** Opening Excerpted data block **

## src/inc/boot_ctl_pkg.sv

```systemverilog
package boot_ctl_pkg;
  // Clock and timing
  localparam int unsigned CLK_HZ = 20000000;
  localparam int unsigned READY_STATES = 100;
  localparam logic [7:0] READY_CYCLES = 8'(READY_STATES);
  localparam int unsigned EXIT_CLOCKS = 10;
  // Serial bytes, download start address and length limit
  localparam logic [7:0] BYTE_BLANK = 8'hff;
  localparam logic [7:0] BYTE_ADJ_DONE = 8'h00;
  localparam logic [7:0] BYTE_SYNC = 8'h55;
  localparam logic [7:0] BYTE_ERASE_ERR = 8'hff;
  localparam logic [7:0] BYTE_ACK = 8'haa;
  localparam logic [15:0] RAM_START = 16'hfbe0;
  localparam logic [15:0] MAX_LOAD = 16'h038e;
  // Flash control bit positions, reset value, block count and divisor width
  localparam int unsigned FC_PROG = 0;
  localparam int unsigned FC_ERASE = 1;
  localparam int unsigned FC_WRITE_CHECK = 2;
  localparam int unsigned FC_WIPE_CHECK = 3;
  localparam logic [3:0] FC_RESET = 4'h0;
  localparam int unsigned FLASH_BLOCKS = 8;
  localparam int unsigned BAUD_W = 16;

  typedef enum logic [2:0] {
    FM_READ = 3'b000,
    FM_PROGRAM = 3'b001,
    FM_ERASE = 3'b010,
    FM_PROG_VERIFY = 3'b011,
    FM_ERASE_VERIFY = 3'b100,
    FM_PREWRITE_VERIFY = 3'b101
  } flash_mode_type;

  typedef enum logic [3:0] {
    ST_IDLE = 4'b0000,
    ST_WAIT_READY = 4'b0001,
    ST_MEASURE = 4'b0010,
    ST_SEND_DONE = 4'b0011,
    ST_WAIT_SYNC = 4'b0100,
    ST_BLANK_CHECK = 4'b0101,
    ST_ERASE = 4'b0110,
    ST_ERR = 4'b0111,
    ST_HALT = 4'b1000,
    ST_LOAD = 4'b1001,
    ST_HANDOVER = 4'b1010,
    ST_USER = 4'b1011
  } boot_state_type;
endpackage

```

## src/inc/flash_if.sv

```systemverilog
`timescale 1ns/1ps
// Flash control bits and status shared by the decode module
interface flash_if;
  import boot_ctl_pkg::*;
  logic [3:0] ctrl_bits;
  logic prog_voltage;
  flash_mode_type mode;
  logic busy;
  logic read_ok;
  modport ctl (output ctrl_bits, output prog_voltage, input mode,
               input busy, input read_ok);
  modport dec (input ctrl_bits, input prog_voltage, output mode,
               output busy, output read_ok);
endinterface

```

## src/core/flash_boot_mode_control.sv

```systemverilog
`timescale 1ns/1ps
module flash_boot_mode_control
  import boot_ctl_pkg::*;
(
  // Reset, watchdog and mode pins
  input wire logic clk,
  input wire logic rst_n,
  input wire logic wdt_reset,
  input wire logic test_pin_high,
  input wire logic programming_voltage_pin,
  // Serial line and byte handshake
  input wire logic rxd,
  input wire logic rx_valid,
  input wire logic [7:0] rx_data,
  input wire logic tx_ready,
  // Array sequencer handshakes
  input wire logic blank_done,
  input wire logic blank_all_ones,
  input wire logic erase_done,
  input wire logic erase_fail,
  input wire logic load_done,
  // CPU writes to the control bits, and its interrupt
  input wire logic [3:0] flash_ctrl_wr,
  input wire logic flash_ctrl_we,
  input wire logic irq_req,
  // Operating mode status
  output logic boot_mode,
  output logic user_mode,
  output logic port_test_mode,
  // Serial port state
  output logic tx_valid,
  output logic [7:0] tx_data,
  output logic receiver_enable_bit,
  output logic transmitter_enable_bit,
  output logic [BAUD_W-1:0] baud_divisor_reg,
  output logic txd_dir_out,
  output logic txd_data,
  // Array control and hand-over
  output logic blank_start,
  output logic erase_all_start,
  output logic [FLASH_BLOCKS-1:0] erase_blocks,
  output logic cpu_regs_undef,
  output logic branch_valid,
  output logic [15:0] branch_addr,
  output logic halted,
  // Flash mode and interrupt gate
  output logic [3:0] flash_control_reg,
  output flash_mode_type flash_mode,
  output logic flash_read_ok,
  output logic irq_out
);
  boot_state_type st_reg, st_next;
  logic latch_reg, latch_next;
  logic sampled_reg, sampled_next;
  logic [7:0] wait_reg, wait_next;
  logic [BAUD_W-1:0] baud_next;
  logic rx_on_next, tx_on_next;
  logic txd_dir_next, txd_data_next;
  logic tx_valid_next;
  logic [7:0] tx_data_next;
  logic branch_next, undef_next;
  logic [3:0] fc_next;
  logic meas_en;
  logic [BAUD_W-1:0] low_count;
  logic low_done;
  logic boot_live;

  flash_if fl();

  // Low-period timer only counts while the loader is measuring
  low_period_timer u_timer (
    .clk(clk),
    .rst_n(rst_n),
    .enable(meas_en),
    .rxd(rxd),
    .low_count(low_count),
    .done(low_done)
  );

  // Pure decode of the control bits, no state of its own
  flash_mode_decode u_decode (
    .fl(fl)
  );

  assign fl.ctrl_bits = flash_control_reg;
  assign fl.prog_voltage = programming_voltage_pin;
  assign flash_mode = fl.mode;
  assign flash_read_ok = fl.read_ok;
  assign irq_out = irq_req && !fl.busy;

  // boot state needs test pin voltage
  assign boot_live = latch_reg && test_pin_high;
  assign boot_mode = boot_live;
  assign user_mode = !boot_live && programming_voltage_pin;
  // ports follow test pin in reset
  assign port_test_mode = rst_n ? boot_live : test_pin_high;

  // Level strobes taken straight from the state register
  assign meas_en = (st_reg == ST_MEASURE);
  assign blank_start = (st_reg == ST_BLANK_CHECK);
  assign erase_all_start = (st_reg == ST_ERASE);
  assign halted = (st_reg == ST_HALT);

  // A partial erase would leave old code beside the new download
  // every block selected
  for (genvar b = 0; b < FLASH_BLOCKS; b++) begin : g_block
    assign erase_blocks[b] = (st_reg == ST_ERASE);
  end

  // Hand-over target is fixed at the start of the download area
  assign branch_addr = RAM_START;

  // Latch decision: the first clock after release samples the pins,
  // since an async reset may only load a constant
  always_comb begin
    latch_next = latch_reg;
    sampled_next = 1'b1;
    if (!sampled_reg) begin
      latch_next = test_pin_high && programming_voltage_pin;
    end else if (!test_pin_high) begin
      latch_next = 1'b0;
    end
  end

  always_ff @(posedge clk or negedge rst_n) begin
    if (!rst_n) begin
      latch_reg <= 1'b0;
      sampled_reg <= 1'b0;
    end else begin
      latch_reg <= latch_next;
      sampled_reg <= sampled_next;
    end
  end

  // Loader sequence; watchdog restarts it but never touches the latch
  always_comb begin
    st_next = st_reg;
    wait_next = wait_reg;
    baud_next = baud_divisor_reg;
    rx_on_next = receiver_enable_bit;
    tx_on_next = transmitter_enable_bit;
    txd_dir_next = txd_dir_out;
    txd_data_next = txd_data;
    tx_valid_next = 1'b0;
    tx_data_next = tx_data;
    branch_next = 1'b0;
    undef_next = cpu_regs_undef;
    fc_next = flash_control_reg;
    if (flash_ctrl_we) fc_next = flash_ctrl_wr;
    case (st_reg)
      ST_IDLE: begin
        // Leave once the boot latch has been sampled and is set
        wait_next = '0;
        if (sampled_reg && latch_reg) st_next = ST_WAIT_READY;
      end
      ST_WAIT_READY: begin
        wait_next = wait_reg + 1'b1;
        if (wait_reg == READY_CYCLES - 8'd1) st_next = ST_MEASURE;
      end
      ST_MEASURE: begin
        // Low run length in clocks becomes the divisor
        if (low_done) begin
          baud_next = low_count;
          rx_on_next = 1'b1;
          tx_on_next = 1'b1;
          st_next = ST_SEND_DONE;
        end
      end
      ST_SEND_DONE: begin
        if (tx_ready) begin
          tx_valid_next = 1'b1;
          tx_data_next = BYTE_ADJ_DONE;
          st_next = ST_WAIT_SYNC;
        end
      end
      ST_WAIT_SYNC: begin
        if (rx_valid && rx_data == BYTE_SYNC) st_next = ST_BLANK_CHECK;
      end
      ST_BLANK_CHECK: begin
        if (blank_done) begin
          st_next = blank_all_ones ? ST_LOAD : ST_ERASE;
        end
      end
      ST_ERASE: begin
        // The sequencer reports exactly one outcome per erase
        // failure goes to the error byte
        if (erase_fail) st_next = ST_ERR;
        else if (erase_done) st_next = ST_LOAD;
      end
      ST_ERR: begin
        if (tx_ready) begin
          tx_valid_next = 1'b1;
          tx_data_next = BYTE_ERASE_ERR;
          st_next = ST_HALT;
        end
      end
      ST_HALT: begin
        // Nothing more is sent, so the host sees a single error byte
        // stay halted until reset or loss of the test voltage
        st_next = ST_HALT;
      end
      ST_LOAD: begin
        // Length bytes and echo are handled outside; only the end shows
        if (load_done) st_next = ST_HANDOVER;
      end
      ST_HANDOVER: begin
        // Divisor untouched so user code keeps the adjusted rate
        // stop serial, keep divisor
        rx_on_next = 1'b0;
        tx_on_next = 1'b0;
        txd_dir_next = 1'b1;
        txd_data_next = 1'b1;
        undef_next = 1'b1;
        branch_next = 1'b1;
        st_next = ST_USER;
      end
      ST_USER: begin
        // User code runs; the loader stays parked until a reset or loss of the test voltage
        st_next = ST_USER;
      end
      default: begin
        // Unused codes fall back to idle rather than lock up
        st_next = ST_IDLE;
      end
    endcase
    // Losing the test voltage abandons the loader
    if (sampled_reg && !boot_live && st_reg != ST_IDLE) st_next = ST_IDLE;
    if (wdt_reset && boot_live) begin
      st_next = ST_WAIT_READY;
      wait_next = '0;
      rx_on_next = 1'b0;
      tx_on_next = 1'b0;
      fc_next = FC_RESET;
    end
  end

  // Loader registers; reset values are the power-on state
  always_ff @(posedge clk or negedge rst_n) begin
    if (!rst_n) begin
      st_reg <= ST_IDLE;
      wait_reg <= '0;
      baud_divisor_reg <= '0;
      receiver_enable_bit <= 1'b0;
      transmitter_enable_bit <= 1'b0;
      txd_dir_out <= 1'b0;
      txd_data <= 1'b0;
      tx_valid <= 1'b0;
      tx_data <= '0;
      branch_valid <= 1'b0;
      cpu_regs_undef <= 1'b0;
      flash_control_reg <= FC_RESET;
    end else begin
      st_reg <= st_next;
      wait_reg <= wait_next;
      baud_divisor_reg <= baud_next;
      receiver_enable_bit <= rx_on_next;
      transmitter_enable_bit <= tx_on_next;
      txd_dir_out <= txd_dir_next;
      txd_data <= txd_data_next;
      tx_valid <= tx_valid_next;
      tx_data <= tx_data_next;
      branch_valid <= branch_next;
      cpu_regs_undef <= undef_next;
      flash_control_reg <= fc_next;
    end
  end
endmodule

```

## src/core/flash_mode_decode.sv

```systemverilog
`timescale 1ns/1ps
module flash_mode_decode
  import boot_ctl_pkg::*;
(
  flash_if.dec fl
);
  // Decode four control bits into one of the six operating modes
  // six modes decoded
  always_comb begin
    fl.mode = FM_READ;
    if (fl.prog_voltage) begin
      case (fl.ctrl_bits)
        4'h1: fl.mode = FM_PROGRAM;
        4'h2: fl.mode = FM_ERASE;
        4'h4: fl.mode = FM_PROG_VERIFY;
        4'h8: fl.mode = FM_ERASE_VERIFY;
        4'hc: fl.mode = FM_PREWRITE_VERIFY;
        default: fl.mode = FM_READ;
      endcase
    end
  end
  // Array is busy and unreadable during program or erase
  assign fl.busy = (fl.mode == FM_PROGRAM) || (fl.mode == FM_ERASE);
  assign fl.read_ok = !fl.busy;
endmodule

```

## src/core/low_period_timer.sv

```systemverilog
`timescale 1ns/1ps
module low_period_timer
  import boot_ctl_pkg::*;
(
  input wire logic clk,
  input wire logic rst_n,
  input wire logic enable,
  input wire logic rxd,
  output logic [BAUD_W-1:0] low_count,
  output logic done
);
  logic [BAUD_W-1:0] cnt_reg, cnt_next;
  logic [BAUD_W-1:0] res_reg, res_next;
  logic rxd_d_reg, rxd_d_next;
  logic done_reg, done_next;

  // Count the low run; result taken at the rising edge of rxd
  always_comb begin
    cnt_next = cnt_reg;
    res_next = res_reg;
    done_next = 1'b0;
    rxd_d_next = rxd;
    if (!enable) begin
      cnt_next = '0;
    end else if (!rxd) begin
      if (cnt_reg != '1) cnt_next = cnt_reg + 1'b1;
    end else if (!rxd_d_reg && cnt_reg != '0) begin
      res_next = cnt_reg;
      done_next = 1'b1;
      cnt_next = '0;
    end
  end

  always_ff @(posedge clk or negedge rst_n) begin
    if (!rst_n) begin
      cnt_reg <= '0;
      res_reg <= '0;
      rxd_d_reg <= 1'b1;
      done_reg <= 1'b0;
    end else begin
      cnt_reg <= cnt_next;
      res_reg <= res_next;
      rxd_d_reg <= rxd_d_next;
      done_reg <= done_next;
    end
  end

  assign low_count = res_reg;
  assign done = done_reg;
endmodule

```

** Closing Excerpted data block **

→ **Instructions to follow**: The word "enum" may turn up on some lines of these records; say how many, with no other words.

→ **Worked solution**: 2